* [INSTRUCTIONS TO FOLLOW]: Copy out each line containing "output" from the entries below.

++++++++

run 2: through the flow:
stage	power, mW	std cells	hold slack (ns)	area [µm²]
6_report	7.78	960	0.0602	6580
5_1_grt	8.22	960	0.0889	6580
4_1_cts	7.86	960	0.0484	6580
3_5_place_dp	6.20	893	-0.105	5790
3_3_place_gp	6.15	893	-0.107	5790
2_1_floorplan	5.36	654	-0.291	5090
File: src/rtl/mult_div_unit.sv
// rtl/mult_div_unit.sv - multi-cycle radix-2 multiply/divide engine owning HI/LO
module mult_div_unit #(
  parameter int WIDTH = 32
) (
  input  logic             clk,
  input  logic             rst_n,
  input  logic             start,
  input  logic [1:0]       op,
  input  logic [WIDTH-1:0] operand_a,
  input  logic [WIDTH-1:0] operand_b,
  input  logic             write_hi,
  input  logic             write_lo,
  input  logic [WIDTH-1:0] write_data,
  output logic             busy,
  output logic             done,
  output logic             div_by_zero,
  output logic [WIDTH-1:0] hi,
  output logic [WIDTH-1:0] lo
);

  localparam int CW = $clog2(WIDTH);

  typedef enum logic [1:0] {IDLE, CALC, FIX} state_t;

  state_t           state, state_next;
  logic [CW-1:0]    count;
  logic             is_div, neg_q, neg_r;
  logic [WIDTH-1:0] opnd, acc_hi, acc_lo;

  logic             a_neg, b_neg, launch_dz;
  logic [WIDTH-1:0] abs_a, abs_b;
  logic [WIDTH-1:0] mul_addend;
  logic [WIDTH:0]   mul_sum;
  logic [WIDTH:0]   div_shift;
  logic             div_ge;
  logic [WIDTH-1:0] div_rem;
  logic [2*WIDTH-1:0] prod, prod_fix;
  logic [WIDTH-1:0] fix_hi, fix_lo;

  // Signedness only matters for op[0]; unsigned ops see non-negative operands.
  assign a_neg     = op[0] & operand_a[WIDTH-1];
  assign b_neg     = op[0] & operand_b[WIDTH-1];
  assign abs_a     = a_neg ? -operand_a : operand_a;
  assign abs_b     = b_neg ? -operand_b : operand_b;
  assign launch_dz = op[1] && (operand_b == '0);

  assign busy = (state != IDLE);

  // Shift-add multiply: acc_lo holds the multiplier and absorbs product bits.
  assign mul_addend = acc_lo[0] ? opnd : '0;
  assign mul_sum    = {1'b0, acc_hi} + {1'b0, mul_addend};

  // Restoring divide: acc_hi is the partial remainder, acc_lo shifts dividend out and quotient in.
  assign div_shift = {acc_hi, acc_lo[WIDTH-1]};
  assign div_ge    = (div_shift >= {1'b0, opnd});
  assign div_rem   = div_ge ? (div_shift[WIDTH-1:0] - opnd) : div_shift[WIDTH-1:0];

  assign prod     = {acc_hi, acc_lo};
  assign prod_fix = neg_q ? -prod : prod;

  always_comb begin
    fix_hi = prod_fix[2*WIDTH-1:WIDTH];
    fix_lo = prod_fix[WIDTH-1:0];
    if (is_div) begin
      fix_hi = neg_r ? -acc_hi : acc_hi;
      fix_lo = neg_q ? -acc_lo : acc_lo;
    end
  end

  always_ff @(posedge clk or negedge rst_n) begin
    if (!rst_n) state <= IDLE;
    else        state <= state_next;
  end

  always_comb begin
    state_next = state;
    case (state)
      IDLE:    if (start) state_next = launch_dz ? FIX : CALC;
      CALC:    if (count == '0) state_next = FIX;
      FIX:     state_next = IDLE;
      default: state_next = IDLE;
    endcase
  end

  always_ff @(posedge clk or negedge rst_n) begin
    if (!rst_n) begin
      count       <= '0;
      is_div      <= 1'b0;
      neg_q       <= 1'b0;
      neg_r       <= 1'b0;
      opnd        <= '0;
      acc_hi      <= '0;
      acc_lo      <= '0;
      hi          <= '0;
      lo          <= '0;
      done        <= 1'b0;
      div_by_zero <= 1'b0;
    end else begin
      done <= 1'b0;
      case (state)
        IDLE: begin
          if (start) begin
            is_div      <= op[1];
            div_by_zero <= launch_dz;
            count       <= CW'(WIDTH - 1);
            if (launch_dz) begin
              acc_hi <= operand_a;
              acc_lo <= '1;
              neg_q  <= 1'b0;
              neg_r  <= 1'b0;
            end else begin
              acc_hi <= '0;
              opnd   <= op[1] ? abs_b : abs_a;
              acc_lo <= op[1] ? abs_a : abs_b;
              neg_q  <= a_neg ^ b_neg;
              neg_r  <= a_neg;
            end
          end else begin
            if (write_hi) hi <= write_data;
            if (write_lo) lo <= write_data;
          end
        end
        CALC: begin
          count <= count - 1'b1;
          if (is_div) {acc_hi, acc_lo} <= {div_rem, acc_lo[WIDTH-2:0], div_ge};
          else        {acc_hi, acc_lo} <= {mul_sum, acc_lo[WIDTH-1:1]};
        end
        FIX: begin
          hi   <= fix_hi;
          lo   <= fix_lo;
          done <= 1'b1;
        end
        default: ;
      endcase
    end
  end

endmodule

++++++++

* [ANSWER TO THIS TASK]:
  output logic             busy,
  output logic             done,
  output logic             div_by_zero,
  output logic [WIDTH-1:0] hi,
  output logic [WIDTH-1:0] lo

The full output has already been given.